## What the exercise asks:
The answer must consist of every line in the records that contains the word "COLS".

(Collected data)
────────────────────────────────────────

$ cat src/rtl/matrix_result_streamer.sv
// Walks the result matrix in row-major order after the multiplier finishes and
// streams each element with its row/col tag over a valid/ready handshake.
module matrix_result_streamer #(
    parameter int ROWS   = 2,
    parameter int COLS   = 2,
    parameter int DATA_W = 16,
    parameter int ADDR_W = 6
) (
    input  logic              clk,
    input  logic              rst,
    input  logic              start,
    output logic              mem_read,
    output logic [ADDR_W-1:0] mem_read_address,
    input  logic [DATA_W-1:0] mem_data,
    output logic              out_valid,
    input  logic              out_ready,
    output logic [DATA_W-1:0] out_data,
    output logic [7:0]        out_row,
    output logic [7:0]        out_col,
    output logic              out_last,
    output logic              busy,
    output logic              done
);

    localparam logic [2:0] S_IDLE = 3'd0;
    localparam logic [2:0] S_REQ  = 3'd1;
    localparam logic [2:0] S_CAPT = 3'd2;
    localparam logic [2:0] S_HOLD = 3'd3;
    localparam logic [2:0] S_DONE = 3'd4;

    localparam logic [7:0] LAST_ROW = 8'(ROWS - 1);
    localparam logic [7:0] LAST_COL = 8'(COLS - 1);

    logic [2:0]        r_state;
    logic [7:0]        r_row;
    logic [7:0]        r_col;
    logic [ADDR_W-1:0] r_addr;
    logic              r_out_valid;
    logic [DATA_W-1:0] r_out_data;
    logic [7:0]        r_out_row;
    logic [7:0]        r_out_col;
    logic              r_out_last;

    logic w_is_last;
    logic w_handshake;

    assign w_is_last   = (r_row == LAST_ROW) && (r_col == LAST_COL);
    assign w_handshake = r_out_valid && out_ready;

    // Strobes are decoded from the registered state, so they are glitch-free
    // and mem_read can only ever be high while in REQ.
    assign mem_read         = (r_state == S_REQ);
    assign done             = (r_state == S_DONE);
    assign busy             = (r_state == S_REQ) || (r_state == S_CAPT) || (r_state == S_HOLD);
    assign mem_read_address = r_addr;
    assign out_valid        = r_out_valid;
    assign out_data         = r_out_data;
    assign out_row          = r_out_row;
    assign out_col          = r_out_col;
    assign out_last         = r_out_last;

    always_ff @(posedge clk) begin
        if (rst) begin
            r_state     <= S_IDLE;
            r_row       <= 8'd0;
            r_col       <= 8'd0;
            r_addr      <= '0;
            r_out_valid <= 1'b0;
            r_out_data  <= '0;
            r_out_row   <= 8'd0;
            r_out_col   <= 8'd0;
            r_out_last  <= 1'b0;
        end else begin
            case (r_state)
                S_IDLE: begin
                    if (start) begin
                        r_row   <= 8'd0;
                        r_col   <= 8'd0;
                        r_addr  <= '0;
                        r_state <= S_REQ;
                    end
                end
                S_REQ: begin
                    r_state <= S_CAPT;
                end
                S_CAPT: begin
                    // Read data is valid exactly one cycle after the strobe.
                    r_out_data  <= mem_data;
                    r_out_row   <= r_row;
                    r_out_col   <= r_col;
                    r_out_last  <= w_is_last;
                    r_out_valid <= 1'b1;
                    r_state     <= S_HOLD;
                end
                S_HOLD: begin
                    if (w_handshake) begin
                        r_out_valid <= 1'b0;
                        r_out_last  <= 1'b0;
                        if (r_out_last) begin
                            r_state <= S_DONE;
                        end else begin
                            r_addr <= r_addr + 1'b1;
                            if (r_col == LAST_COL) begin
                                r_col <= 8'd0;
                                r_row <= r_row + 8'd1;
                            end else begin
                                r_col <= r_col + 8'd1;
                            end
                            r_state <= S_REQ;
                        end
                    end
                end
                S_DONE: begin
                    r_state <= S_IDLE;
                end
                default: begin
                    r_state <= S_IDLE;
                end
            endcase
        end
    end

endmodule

────────────────────────────────────────

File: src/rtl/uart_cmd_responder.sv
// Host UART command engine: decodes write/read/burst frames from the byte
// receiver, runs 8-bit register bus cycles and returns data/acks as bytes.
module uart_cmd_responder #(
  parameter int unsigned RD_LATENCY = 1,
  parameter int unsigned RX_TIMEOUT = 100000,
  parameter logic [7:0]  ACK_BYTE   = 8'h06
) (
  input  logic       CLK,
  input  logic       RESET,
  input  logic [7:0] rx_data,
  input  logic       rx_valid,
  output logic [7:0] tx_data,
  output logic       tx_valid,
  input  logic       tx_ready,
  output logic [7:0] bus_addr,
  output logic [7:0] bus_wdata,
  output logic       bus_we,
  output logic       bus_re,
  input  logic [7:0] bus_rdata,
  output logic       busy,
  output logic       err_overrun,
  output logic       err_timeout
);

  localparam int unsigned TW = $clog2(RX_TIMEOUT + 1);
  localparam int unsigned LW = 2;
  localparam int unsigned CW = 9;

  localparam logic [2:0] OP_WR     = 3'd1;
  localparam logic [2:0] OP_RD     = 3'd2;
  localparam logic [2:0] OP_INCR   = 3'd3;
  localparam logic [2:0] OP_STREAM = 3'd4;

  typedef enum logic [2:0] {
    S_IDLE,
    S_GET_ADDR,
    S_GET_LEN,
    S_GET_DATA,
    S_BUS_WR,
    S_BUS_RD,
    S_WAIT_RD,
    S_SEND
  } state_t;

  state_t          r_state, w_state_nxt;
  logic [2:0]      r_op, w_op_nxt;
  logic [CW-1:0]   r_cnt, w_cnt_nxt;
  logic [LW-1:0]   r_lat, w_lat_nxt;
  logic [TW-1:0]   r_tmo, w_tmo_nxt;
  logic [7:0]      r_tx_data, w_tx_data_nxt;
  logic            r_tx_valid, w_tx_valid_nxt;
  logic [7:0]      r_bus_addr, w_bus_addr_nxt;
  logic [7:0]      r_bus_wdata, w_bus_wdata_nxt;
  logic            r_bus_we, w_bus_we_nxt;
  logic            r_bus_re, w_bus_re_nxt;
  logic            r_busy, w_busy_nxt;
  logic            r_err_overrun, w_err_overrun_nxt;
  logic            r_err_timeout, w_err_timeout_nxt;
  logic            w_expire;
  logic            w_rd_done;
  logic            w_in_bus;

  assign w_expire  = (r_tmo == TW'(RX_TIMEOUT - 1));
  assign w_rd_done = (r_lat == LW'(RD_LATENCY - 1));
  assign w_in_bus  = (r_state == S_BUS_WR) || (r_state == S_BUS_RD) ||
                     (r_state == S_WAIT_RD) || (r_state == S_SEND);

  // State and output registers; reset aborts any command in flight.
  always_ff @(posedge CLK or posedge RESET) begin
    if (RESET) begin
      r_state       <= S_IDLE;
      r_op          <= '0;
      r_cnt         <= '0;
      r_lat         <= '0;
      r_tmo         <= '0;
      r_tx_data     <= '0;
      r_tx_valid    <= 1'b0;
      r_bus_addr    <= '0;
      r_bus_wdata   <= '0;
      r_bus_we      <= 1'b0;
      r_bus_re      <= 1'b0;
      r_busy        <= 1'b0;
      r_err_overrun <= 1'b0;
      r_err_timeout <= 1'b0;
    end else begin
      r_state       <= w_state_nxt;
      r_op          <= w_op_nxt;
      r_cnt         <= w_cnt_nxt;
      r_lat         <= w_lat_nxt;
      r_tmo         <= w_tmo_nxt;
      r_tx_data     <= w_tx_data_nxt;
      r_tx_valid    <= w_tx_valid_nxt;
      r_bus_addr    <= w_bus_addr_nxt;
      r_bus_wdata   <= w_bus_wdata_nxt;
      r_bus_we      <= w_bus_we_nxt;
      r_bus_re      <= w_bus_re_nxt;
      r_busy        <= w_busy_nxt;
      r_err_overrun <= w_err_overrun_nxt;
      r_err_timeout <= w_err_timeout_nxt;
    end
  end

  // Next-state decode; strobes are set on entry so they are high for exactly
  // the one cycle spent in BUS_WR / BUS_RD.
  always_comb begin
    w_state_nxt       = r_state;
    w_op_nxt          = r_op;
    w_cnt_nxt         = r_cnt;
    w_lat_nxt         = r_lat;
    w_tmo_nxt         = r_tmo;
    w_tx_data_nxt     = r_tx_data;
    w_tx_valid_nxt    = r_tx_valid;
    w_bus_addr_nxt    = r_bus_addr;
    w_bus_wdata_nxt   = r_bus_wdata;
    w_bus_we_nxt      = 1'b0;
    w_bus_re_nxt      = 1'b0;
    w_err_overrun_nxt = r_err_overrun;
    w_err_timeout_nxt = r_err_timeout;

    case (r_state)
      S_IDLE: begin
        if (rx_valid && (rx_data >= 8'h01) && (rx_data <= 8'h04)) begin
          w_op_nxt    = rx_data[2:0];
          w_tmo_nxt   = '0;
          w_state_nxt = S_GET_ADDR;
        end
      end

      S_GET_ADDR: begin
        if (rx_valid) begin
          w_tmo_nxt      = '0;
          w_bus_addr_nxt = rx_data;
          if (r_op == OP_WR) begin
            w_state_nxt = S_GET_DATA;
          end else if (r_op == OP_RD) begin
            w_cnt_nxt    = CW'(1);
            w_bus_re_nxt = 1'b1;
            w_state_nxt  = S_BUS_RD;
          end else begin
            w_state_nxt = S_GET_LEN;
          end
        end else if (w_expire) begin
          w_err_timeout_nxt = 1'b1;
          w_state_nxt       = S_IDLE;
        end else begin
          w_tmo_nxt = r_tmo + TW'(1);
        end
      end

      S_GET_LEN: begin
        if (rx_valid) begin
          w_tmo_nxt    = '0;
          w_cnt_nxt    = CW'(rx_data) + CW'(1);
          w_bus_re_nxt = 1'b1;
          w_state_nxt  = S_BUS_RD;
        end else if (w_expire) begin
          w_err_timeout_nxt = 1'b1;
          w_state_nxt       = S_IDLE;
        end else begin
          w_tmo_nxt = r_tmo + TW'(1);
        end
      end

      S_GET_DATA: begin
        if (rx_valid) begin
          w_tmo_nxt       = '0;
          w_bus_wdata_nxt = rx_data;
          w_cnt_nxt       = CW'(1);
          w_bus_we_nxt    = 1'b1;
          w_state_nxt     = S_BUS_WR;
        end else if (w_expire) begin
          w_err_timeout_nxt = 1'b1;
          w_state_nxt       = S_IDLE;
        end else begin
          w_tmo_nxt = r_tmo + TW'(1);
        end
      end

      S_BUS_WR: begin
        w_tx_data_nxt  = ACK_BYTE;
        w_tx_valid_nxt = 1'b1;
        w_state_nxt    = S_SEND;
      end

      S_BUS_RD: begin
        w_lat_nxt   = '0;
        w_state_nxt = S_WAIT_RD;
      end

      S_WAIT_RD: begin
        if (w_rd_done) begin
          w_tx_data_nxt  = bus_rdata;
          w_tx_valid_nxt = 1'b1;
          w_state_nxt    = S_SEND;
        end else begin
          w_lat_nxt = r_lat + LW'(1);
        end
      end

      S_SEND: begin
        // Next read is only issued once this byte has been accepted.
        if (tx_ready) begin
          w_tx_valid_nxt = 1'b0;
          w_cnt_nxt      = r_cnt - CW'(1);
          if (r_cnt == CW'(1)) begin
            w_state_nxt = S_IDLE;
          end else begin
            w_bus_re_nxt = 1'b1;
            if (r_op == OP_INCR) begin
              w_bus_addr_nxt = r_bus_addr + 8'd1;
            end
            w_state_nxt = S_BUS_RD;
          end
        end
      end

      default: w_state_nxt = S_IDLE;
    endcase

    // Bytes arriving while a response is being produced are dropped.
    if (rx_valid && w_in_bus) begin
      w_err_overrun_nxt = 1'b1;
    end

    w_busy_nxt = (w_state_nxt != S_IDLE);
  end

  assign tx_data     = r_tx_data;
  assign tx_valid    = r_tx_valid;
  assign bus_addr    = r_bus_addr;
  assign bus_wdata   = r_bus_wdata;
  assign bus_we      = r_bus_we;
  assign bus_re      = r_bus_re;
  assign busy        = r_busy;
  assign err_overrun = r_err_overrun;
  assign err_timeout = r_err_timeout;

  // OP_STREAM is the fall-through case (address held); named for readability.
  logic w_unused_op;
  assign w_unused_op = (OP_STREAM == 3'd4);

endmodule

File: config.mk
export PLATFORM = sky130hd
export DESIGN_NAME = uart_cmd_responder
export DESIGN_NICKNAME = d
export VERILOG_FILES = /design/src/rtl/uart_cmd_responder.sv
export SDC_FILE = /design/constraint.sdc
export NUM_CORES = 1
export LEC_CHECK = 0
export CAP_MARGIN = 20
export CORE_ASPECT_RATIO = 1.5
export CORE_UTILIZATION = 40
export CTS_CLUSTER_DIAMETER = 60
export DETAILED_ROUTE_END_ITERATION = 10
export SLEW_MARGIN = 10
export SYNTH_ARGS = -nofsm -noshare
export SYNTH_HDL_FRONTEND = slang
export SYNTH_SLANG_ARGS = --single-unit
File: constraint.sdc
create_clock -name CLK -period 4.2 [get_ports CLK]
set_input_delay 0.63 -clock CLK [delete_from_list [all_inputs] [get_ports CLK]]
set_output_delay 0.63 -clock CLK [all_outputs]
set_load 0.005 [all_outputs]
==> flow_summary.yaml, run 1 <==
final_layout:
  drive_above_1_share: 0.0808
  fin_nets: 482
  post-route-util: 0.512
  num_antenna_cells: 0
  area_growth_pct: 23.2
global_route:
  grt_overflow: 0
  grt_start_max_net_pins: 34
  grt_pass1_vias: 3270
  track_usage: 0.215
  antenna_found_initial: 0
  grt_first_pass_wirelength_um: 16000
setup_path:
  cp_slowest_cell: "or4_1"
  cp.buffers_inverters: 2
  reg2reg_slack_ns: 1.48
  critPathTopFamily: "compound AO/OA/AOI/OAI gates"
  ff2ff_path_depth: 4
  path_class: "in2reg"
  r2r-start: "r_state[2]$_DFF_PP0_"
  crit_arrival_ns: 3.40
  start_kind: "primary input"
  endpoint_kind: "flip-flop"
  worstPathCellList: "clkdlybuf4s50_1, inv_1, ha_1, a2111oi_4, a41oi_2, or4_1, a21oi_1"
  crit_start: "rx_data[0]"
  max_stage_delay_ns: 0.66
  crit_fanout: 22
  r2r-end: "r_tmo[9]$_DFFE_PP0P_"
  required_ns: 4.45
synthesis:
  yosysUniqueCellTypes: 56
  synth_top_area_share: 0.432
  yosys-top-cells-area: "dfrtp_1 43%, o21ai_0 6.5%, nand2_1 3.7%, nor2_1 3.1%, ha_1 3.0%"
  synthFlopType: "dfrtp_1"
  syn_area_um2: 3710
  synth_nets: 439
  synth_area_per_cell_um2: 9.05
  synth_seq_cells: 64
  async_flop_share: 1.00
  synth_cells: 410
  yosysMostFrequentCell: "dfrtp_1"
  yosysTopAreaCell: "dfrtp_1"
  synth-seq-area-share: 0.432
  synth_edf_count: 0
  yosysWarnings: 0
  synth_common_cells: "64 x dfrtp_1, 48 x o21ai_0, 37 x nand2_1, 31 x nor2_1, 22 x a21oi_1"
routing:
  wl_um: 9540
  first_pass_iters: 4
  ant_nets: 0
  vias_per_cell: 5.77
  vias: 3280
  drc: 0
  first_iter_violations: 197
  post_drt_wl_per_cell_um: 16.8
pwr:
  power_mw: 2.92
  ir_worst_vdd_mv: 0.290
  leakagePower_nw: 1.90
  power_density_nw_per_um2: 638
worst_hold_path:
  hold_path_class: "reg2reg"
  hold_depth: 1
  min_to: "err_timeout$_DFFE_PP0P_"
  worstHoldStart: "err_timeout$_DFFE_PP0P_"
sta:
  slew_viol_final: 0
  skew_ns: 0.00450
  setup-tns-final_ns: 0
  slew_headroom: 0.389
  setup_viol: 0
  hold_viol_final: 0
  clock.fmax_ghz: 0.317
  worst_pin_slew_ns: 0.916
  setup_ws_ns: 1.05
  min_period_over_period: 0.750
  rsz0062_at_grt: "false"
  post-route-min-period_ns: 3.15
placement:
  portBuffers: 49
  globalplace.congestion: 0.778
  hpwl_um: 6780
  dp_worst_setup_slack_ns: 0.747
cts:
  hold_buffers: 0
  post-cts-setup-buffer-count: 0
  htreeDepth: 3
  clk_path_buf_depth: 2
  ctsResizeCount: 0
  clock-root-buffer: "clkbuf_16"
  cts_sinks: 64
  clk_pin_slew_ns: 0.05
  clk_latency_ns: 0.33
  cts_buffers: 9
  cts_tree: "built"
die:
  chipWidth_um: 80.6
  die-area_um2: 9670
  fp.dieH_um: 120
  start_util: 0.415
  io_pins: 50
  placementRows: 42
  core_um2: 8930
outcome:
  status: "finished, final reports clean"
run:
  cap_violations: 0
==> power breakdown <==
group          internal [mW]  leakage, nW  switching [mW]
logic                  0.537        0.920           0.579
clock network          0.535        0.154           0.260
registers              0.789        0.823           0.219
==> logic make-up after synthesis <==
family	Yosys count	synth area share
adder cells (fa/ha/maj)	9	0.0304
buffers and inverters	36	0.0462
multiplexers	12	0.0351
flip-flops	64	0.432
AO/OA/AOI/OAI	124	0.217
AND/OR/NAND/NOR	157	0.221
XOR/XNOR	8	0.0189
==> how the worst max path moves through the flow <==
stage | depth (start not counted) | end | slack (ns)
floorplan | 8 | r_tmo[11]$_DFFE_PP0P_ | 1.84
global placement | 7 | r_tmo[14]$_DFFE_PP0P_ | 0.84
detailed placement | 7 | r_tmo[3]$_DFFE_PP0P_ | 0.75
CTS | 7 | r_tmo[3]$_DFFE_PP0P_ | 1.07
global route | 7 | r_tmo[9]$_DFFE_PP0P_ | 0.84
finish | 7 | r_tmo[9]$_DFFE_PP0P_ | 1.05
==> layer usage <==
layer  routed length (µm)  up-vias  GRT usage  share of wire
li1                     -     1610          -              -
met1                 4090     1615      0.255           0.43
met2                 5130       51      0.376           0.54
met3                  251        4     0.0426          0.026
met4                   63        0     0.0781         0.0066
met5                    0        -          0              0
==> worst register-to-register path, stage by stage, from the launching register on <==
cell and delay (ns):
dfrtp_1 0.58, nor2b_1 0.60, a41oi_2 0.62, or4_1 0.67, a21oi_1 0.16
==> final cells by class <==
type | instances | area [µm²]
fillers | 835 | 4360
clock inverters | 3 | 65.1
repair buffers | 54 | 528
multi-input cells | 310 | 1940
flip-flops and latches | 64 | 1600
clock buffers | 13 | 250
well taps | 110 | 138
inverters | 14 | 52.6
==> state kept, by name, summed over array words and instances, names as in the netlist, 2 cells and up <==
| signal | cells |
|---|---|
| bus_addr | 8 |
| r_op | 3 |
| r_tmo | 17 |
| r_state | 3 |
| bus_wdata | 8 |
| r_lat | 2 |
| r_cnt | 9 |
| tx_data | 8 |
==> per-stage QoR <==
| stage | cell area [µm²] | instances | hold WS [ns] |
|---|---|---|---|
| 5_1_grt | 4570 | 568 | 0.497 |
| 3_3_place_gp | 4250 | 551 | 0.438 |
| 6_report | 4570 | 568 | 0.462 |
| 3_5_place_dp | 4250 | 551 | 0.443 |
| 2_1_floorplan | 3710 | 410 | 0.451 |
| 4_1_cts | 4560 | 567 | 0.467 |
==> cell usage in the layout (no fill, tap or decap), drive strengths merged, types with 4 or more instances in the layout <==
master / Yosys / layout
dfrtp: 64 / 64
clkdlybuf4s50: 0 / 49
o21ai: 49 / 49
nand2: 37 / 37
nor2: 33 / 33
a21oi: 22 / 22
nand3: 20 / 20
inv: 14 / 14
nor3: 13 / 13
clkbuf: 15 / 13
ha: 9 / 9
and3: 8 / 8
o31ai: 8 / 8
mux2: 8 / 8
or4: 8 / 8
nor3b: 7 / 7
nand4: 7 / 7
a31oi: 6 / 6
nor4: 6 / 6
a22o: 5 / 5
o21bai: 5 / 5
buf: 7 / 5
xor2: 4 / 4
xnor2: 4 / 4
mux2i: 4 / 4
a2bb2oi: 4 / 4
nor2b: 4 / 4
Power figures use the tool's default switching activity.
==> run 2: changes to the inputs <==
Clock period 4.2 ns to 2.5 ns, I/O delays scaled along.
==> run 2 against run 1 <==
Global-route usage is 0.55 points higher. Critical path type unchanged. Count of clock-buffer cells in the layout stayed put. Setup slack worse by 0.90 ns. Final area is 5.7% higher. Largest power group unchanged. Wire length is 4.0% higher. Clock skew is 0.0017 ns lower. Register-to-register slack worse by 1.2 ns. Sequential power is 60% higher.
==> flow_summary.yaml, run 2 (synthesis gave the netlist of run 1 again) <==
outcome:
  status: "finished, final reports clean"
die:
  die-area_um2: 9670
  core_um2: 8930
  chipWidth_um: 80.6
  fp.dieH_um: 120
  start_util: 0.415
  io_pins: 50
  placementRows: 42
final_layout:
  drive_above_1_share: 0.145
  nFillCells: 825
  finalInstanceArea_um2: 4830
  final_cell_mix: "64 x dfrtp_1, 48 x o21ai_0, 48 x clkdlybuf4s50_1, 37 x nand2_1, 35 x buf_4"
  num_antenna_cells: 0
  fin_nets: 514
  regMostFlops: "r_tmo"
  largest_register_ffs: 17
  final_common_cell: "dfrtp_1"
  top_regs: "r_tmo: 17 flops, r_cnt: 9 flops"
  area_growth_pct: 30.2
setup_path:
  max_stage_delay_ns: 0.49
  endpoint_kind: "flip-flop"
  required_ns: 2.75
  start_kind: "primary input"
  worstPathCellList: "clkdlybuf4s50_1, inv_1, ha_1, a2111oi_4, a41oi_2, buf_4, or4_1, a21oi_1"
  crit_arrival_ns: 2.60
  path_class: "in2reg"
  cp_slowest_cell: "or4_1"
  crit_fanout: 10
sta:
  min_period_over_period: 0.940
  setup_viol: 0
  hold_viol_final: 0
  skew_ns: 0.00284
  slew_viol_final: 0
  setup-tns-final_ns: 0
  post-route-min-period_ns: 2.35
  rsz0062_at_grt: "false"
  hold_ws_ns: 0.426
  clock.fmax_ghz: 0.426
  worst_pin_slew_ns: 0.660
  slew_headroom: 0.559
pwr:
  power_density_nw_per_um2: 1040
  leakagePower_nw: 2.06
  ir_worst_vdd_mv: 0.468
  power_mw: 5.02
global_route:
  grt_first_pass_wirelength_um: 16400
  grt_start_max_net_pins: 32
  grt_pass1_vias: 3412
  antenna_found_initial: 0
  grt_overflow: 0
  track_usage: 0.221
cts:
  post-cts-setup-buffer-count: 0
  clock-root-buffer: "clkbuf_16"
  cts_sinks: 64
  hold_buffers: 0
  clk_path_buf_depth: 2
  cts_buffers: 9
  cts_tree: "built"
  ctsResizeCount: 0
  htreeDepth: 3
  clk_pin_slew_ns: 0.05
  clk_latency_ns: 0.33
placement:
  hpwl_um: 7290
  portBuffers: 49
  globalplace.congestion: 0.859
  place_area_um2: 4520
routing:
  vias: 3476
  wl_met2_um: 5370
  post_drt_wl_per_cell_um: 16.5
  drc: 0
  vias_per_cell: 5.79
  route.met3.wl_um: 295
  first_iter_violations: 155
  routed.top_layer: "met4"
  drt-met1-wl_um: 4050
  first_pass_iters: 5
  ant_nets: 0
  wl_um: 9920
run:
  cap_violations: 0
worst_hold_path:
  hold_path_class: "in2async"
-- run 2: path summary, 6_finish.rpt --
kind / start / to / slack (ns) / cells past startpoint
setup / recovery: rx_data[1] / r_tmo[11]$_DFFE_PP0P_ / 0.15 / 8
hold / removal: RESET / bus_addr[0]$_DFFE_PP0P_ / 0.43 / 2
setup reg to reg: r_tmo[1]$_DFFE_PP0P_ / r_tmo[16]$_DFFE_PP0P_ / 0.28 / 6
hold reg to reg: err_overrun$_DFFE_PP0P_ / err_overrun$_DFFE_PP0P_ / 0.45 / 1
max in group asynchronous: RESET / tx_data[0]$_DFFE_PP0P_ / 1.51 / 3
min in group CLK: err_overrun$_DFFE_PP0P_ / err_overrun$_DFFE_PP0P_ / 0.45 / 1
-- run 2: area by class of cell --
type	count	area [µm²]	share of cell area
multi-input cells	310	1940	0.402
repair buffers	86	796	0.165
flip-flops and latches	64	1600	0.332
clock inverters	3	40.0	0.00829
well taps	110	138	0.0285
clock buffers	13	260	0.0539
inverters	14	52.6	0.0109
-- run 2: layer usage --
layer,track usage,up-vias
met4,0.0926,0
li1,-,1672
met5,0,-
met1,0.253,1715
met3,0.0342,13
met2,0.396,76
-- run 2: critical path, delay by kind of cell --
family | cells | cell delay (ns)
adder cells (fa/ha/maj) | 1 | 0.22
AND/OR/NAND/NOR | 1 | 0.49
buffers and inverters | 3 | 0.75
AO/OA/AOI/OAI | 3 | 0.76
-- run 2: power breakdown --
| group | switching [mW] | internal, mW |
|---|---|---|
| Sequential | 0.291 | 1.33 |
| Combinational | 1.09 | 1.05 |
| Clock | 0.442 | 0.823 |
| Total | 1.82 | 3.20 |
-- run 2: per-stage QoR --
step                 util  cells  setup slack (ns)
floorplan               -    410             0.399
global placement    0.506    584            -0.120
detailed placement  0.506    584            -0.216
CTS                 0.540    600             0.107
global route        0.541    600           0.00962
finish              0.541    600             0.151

────────────────────────────────────────

## Problem solution:
    parameter int COLS   = 2,
    localparam logic [7:0] LAST_COL = 8'(COLS - 1);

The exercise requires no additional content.